EXERCISE AIM — Retype all of the lines below with no changes.
=-=-=
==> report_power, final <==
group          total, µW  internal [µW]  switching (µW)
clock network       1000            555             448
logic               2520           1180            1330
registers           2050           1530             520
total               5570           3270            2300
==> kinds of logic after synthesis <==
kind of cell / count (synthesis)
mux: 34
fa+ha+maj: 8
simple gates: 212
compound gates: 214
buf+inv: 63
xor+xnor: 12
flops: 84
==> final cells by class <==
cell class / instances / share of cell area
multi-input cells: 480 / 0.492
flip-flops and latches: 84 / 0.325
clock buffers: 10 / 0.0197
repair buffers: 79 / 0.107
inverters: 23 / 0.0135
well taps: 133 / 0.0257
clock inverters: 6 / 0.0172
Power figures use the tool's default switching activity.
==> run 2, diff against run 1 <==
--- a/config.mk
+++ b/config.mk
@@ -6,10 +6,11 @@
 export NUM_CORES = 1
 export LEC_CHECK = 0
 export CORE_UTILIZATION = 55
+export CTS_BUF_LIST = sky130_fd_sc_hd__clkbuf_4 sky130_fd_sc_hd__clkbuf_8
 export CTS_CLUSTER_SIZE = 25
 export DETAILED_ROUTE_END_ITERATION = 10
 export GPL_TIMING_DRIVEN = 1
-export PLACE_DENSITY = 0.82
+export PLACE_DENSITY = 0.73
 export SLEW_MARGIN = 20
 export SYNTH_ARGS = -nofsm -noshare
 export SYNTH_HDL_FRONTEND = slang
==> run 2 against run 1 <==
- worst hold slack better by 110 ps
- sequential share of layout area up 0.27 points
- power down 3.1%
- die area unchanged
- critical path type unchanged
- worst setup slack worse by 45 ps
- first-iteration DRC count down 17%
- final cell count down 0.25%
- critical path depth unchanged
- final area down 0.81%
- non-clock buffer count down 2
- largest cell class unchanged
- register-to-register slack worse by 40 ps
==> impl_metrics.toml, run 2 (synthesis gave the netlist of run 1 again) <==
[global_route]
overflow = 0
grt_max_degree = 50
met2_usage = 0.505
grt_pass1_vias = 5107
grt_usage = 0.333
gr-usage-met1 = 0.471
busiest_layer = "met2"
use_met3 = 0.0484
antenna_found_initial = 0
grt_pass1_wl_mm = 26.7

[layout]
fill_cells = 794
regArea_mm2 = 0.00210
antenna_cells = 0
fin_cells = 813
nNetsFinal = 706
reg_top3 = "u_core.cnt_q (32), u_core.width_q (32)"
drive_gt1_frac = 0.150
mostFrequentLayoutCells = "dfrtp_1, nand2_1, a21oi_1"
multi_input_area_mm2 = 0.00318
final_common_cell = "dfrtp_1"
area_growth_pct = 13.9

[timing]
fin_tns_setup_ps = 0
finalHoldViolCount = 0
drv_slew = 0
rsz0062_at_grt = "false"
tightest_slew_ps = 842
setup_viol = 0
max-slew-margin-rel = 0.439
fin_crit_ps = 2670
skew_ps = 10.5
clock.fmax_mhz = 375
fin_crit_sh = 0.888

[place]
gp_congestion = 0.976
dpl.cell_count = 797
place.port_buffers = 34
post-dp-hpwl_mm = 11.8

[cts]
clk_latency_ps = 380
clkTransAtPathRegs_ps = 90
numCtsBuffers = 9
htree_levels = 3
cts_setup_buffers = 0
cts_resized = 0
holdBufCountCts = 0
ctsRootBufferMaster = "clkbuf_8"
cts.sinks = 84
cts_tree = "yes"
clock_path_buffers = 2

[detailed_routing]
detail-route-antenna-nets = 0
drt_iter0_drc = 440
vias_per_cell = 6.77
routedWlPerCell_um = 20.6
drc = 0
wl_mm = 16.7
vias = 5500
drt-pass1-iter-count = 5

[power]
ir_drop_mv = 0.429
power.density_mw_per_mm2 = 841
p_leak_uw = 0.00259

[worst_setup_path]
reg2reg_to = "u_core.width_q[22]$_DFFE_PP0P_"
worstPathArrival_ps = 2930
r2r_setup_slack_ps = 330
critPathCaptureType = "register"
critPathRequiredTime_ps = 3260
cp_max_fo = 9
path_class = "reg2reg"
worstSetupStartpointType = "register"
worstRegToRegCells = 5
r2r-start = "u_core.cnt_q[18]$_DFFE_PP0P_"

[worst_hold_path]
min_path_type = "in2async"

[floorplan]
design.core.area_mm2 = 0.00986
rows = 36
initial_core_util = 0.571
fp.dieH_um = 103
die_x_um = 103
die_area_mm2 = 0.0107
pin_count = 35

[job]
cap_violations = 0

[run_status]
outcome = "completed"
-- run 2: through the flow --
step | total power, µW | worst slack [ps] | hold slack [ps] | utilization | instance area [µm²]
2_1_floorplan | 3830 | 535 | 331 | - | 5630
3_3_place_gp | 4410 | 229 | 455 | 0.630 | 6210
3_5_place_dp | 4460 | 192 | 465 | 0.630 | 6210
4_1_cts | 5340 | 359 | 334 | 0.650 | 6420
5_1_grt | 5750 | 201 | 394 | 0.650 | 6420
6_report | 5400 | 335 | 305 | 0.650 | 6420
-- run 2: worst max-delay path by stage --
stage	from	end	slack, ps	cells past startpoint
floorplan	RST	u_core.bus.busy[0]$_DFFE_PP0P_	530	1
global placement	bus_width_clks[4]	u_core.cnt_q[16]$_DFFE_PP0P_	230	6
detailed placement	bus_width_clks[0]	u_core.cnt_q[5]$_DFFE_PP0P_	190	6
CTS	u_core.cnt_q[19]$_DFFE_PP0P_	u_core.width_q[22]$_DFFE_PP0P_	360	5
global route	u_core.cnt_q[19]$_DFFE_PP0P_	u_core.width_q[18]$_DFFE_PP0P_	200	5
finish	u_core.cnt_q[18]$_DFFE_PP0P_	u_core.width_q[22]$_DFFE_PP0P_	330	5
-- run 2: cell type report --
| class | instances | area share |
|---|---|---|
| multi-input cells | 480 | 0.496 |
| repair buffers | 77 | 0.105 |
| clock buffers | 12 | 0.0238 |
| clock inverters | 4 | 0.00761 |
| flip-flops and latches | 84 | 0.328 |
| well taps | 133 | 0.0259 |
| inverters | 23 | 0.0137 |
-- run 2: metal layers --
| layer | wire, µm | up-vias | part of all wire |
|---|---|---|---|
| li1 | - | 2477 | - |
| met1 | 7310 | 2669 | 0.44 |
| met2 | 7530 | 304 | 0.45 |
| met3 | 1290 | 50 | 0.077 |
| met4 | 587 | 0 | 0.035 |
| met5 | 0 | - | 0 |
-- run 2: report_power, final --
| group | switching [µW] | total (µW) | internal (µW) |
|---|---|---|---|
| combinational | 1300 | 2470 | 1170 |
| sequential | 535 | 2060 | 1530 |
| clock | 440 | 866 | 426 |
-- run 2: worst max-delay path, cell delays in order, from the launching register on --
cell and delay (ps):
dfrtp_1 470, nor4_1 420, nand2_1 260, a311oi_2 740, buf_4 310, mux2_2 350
=-=-=
TASK RESPONSE —
==> report_power, final <==
group          total, µW  internal [µW]  switching (µW)
clock network       1000            555             448
logic               2520           1180            1330
registers           2050           1530             520
total               5570           3270            2300
==> kinds of logic after synthesis <==
kind of cell / count (synthesis)
mux: 34
fa+ha+maj: 8
simple gates: 212
compound gates: 214
buf+inv: 63
xor+xnor: 12
flops: 84
==> final cells by class <==
cell class / instances / share of cell area
multi-input cells: 480 / 0.492
flip-flops and latches: 84 / 0.325
clock buffers: 10 / 0.0197
repair buffers: 79 / 0.107
inverters: 23 / 0.0135
well taps: 133 / 0.0257
clock inverters: 6 / 0.0172
Power figures use the tool's default switching activity.
==> run 2, diff against run 1 <==
--- a/config.mk
+++ b/config.mk
@@ -6,10 +6,11 @@
 export NUM_CORES = 1
 export LEC_CHECK = 0
 export CORE_UTILIZATION = 55
+export CTS_BUF_LIST = sky130_fd_sc_hd__clkbuf_4 sky130_fd_sc_hd__clkbuf_8
 export CTS_CLUSTER_SIZE = 25
 export DETAILED_ROUTE_END_ITERATION = 10
 export GPL_TIMING_DRIVEN = 1
-export PLACE_DENSITY = 0.82
+export PLACE_DENSITY = 0.73
 export SLEW_MARGIN = 20
 export SYNTH_ARGS = -nofsm -noshare
 export SYNTH_HDL_FRONTEND = slang
==> run 2 against run 1 <==
- worst hold slack better by 110 ps
- sequential share of layout area up 0.27 points
- power down 3.1%
- die area unchanged
- critical path type unchanged
- worst setup slack worse by 45 ps
- first-iteration DRC count down 17%
- final cell count down 0.25%
- critical path depth unchanged
- final area down 0.81%
- non-clock buffer count down 2
- largest cell class unchanged
- register-to-register slack worse by 40 ps
==> impl_metrics.toml, run 2 (synthesis gave the netlist of run 1 again) <==
[global_route]
overflow = 0
grt_max_degree = 50
met2_usage = 0.505
grt_pass1_vias = 5107
grt_usage = 0.333
gr-usage-met1 = 0.471
busiest_layer = "met2"
use_met3 = 0.0484
antenna_found_initial = 0
grt_pass1_wl_mm = 26.7

[layout]
fill_cells = 794
regArea_mm2 = 0.00210
antenna_cells = 0
fin_cells = 813
nNetsFinal = 706
reg_top3 = "u_core.cnt_q (32), u_core.width_q (32)"
drive_gt1_frac = 0.150
mostFrequentLayoutCells = "dfrtp_1, nand2_1, a21oi_1"
multi_input_area_mm2 = 0.00318
final_common_cell = "dfrtp_1"
area_growth_pct = 13.9

[timing]
fin_tns_setup_ps = 0
finalHoldViolCount = 0
drv_slew = 0
rsz0062_at_grt = "false"
tightest_slew_ps = 842
setup_viol = 0
max-slew-margin-rel = 0.439
fin_crit_ps = 2670
skew_ps = 10.5
clock.fmax_mhz = 375
fin_crit_sh = 0.888

[place]
gp_congestion = 0.976
dpl.cell_count = 797
place.port_buffers = 34
post-dp-hpwl_mm = 11.8

[cts]
clk_latency_ps = 380
clkTransAtPathRegs_ps = 90
numCtsBuffers = 9
htree_levels = 3
cts_setup_buffers = 0
cts_resized = 0
holdBufCountCts = 0
ctsRootBufferMaster = "clkbuf_8"
cts.sinks = 84
cts_tree = "yes"
clock_path_buffers = 2

[detailed_routing]
detail-route-antenna-nets = 0
drt_iter0_drc = 440
vias_per_cell = 6.77
routedWlPerCell_um = 20.6
drc = 0
wl_mm = 16.7
vias = 5500
drt-pass1-iter-count = 5

[power]
ir_drop_mv = 0.429
power.density_mw_per_mm2 = 841
p_leak_uw = 0.00259

[worst_setup_path]
reg2reg_to = "u_core.width_q[22]$_DFFE_PP0P_"
worstPathArrival_ps = 2930
r2r_setup_slack_ps = 330
critPathCaptureType = "register"
critPathRequiredTime_ps = 3260
cp_max_fo = 9
path_class = "reg2reg"
worstSetupStartpointType = "register"
worstRegToRegCells = 5
r2r-start = "u_core.cnt_q[18]$_DFFE_PP0P_"

[worst_hold_path]
min_path_type = "in2async"

[floorplan]
design.core.area_mm2 = 0.00986
rows = 36
initial_core_util = 0.571
fp.dieH_um = 103
die_x_um = 103
die_area_mm2 = 0.0107
pin_count = 35

[job]
cap_violations = 0

[run_status]
outcome = "completed"
-- run 2: through the flow --
step | total power, µW | worst slack [ps] | hold slack [ps] | utilization | instance area [µm²]
2_1_floorplan | 3830 | 535 | 331 | - | 5630
3_3_place_gp | 4410 | 229 | 455 | 0.630 | 6210
3_5_place_dp | 4460 | 192 | 465 | 0.630 | 6210
4_1_cts | 5340 | 359 | 334 | 0.650 | 6420
5_1_grt | 5750 | 201 | 394 | 0.650 | 6420
6_report | 5400 | 335 | 305 | 0.650 | 6420
-- run 2: worst max-delay path by stage --
stage	from	end	slack, ps	cells past startpoint
floorplan	RST	u_core.bus.busy[0]$_DFFE_PP0P_	530	1
global placement	bus_width_clks[4]	u_core.cnt_q[16]$_DFFE_PP0P_	230	6
detailed placement	bus_width_clks[0]	u_core.cnt_q[5]$_DFFE_PP0P_	190	6
CTS	u_core.cnt_q[19]$_DFFE_PP0P_	u_core.width_q[22]$_DFFE_PP0P_	360	5
global route	u_core.cnt_q[19]$_DFFE_PP0P_	u_core.width_q[18]$_DFFE_PP0P_	200	5
finish	u_core.cnt_q[18]$_DFFE_PP0P_	u_core.width_q[22]$_DFFE_PP0P_	330	5
-- run 2: cell type report --
| class | instances | area share |
|---|---|---|
| multi-input cells | 480 | 0.496 |
| repair buffers | 77 | 0.105 |
| clock buffers | 12 | 0.0238 |
| clock inverters | 4 | 0.00761 |
| flip-flops and latches | 84 | 0.328 |
| well taps | 133 | 0.0259 |
| inverters | 23 | 0.0137 |
-- run 2: metal layers --
| layer | wire, µm | up-vias | part of all wire |
|---|---|---|---|
| li1 | - | 2477 | - |
| met1 | 7310 | 2669 | 0.44 |
| met2 | 7530 | 304 | 0.45 |
| met3 | 1290 | 50 | 0.077 |
| met4 | 587 | 0 | 0.035 |
| met5 | 0 | - | 0 |
-- run 2: report_power, final --
| group | switching [µW] | total (µW) | internal (µW) |
|---|---|---|---|
| combinational | 1300 | 2470 | 1170 |
| sequential | 535 | 2060 | 1530 |
| clock | 440 | 866 | 426 |
-- run 2: worst max-delay path, cell delays in order, from the launching register on --
cell and delay (ps):
dfrtp_1 470, nor4_1 420, nand2_1 260, a311oi_2 740, buf_4 310, mux2_2 350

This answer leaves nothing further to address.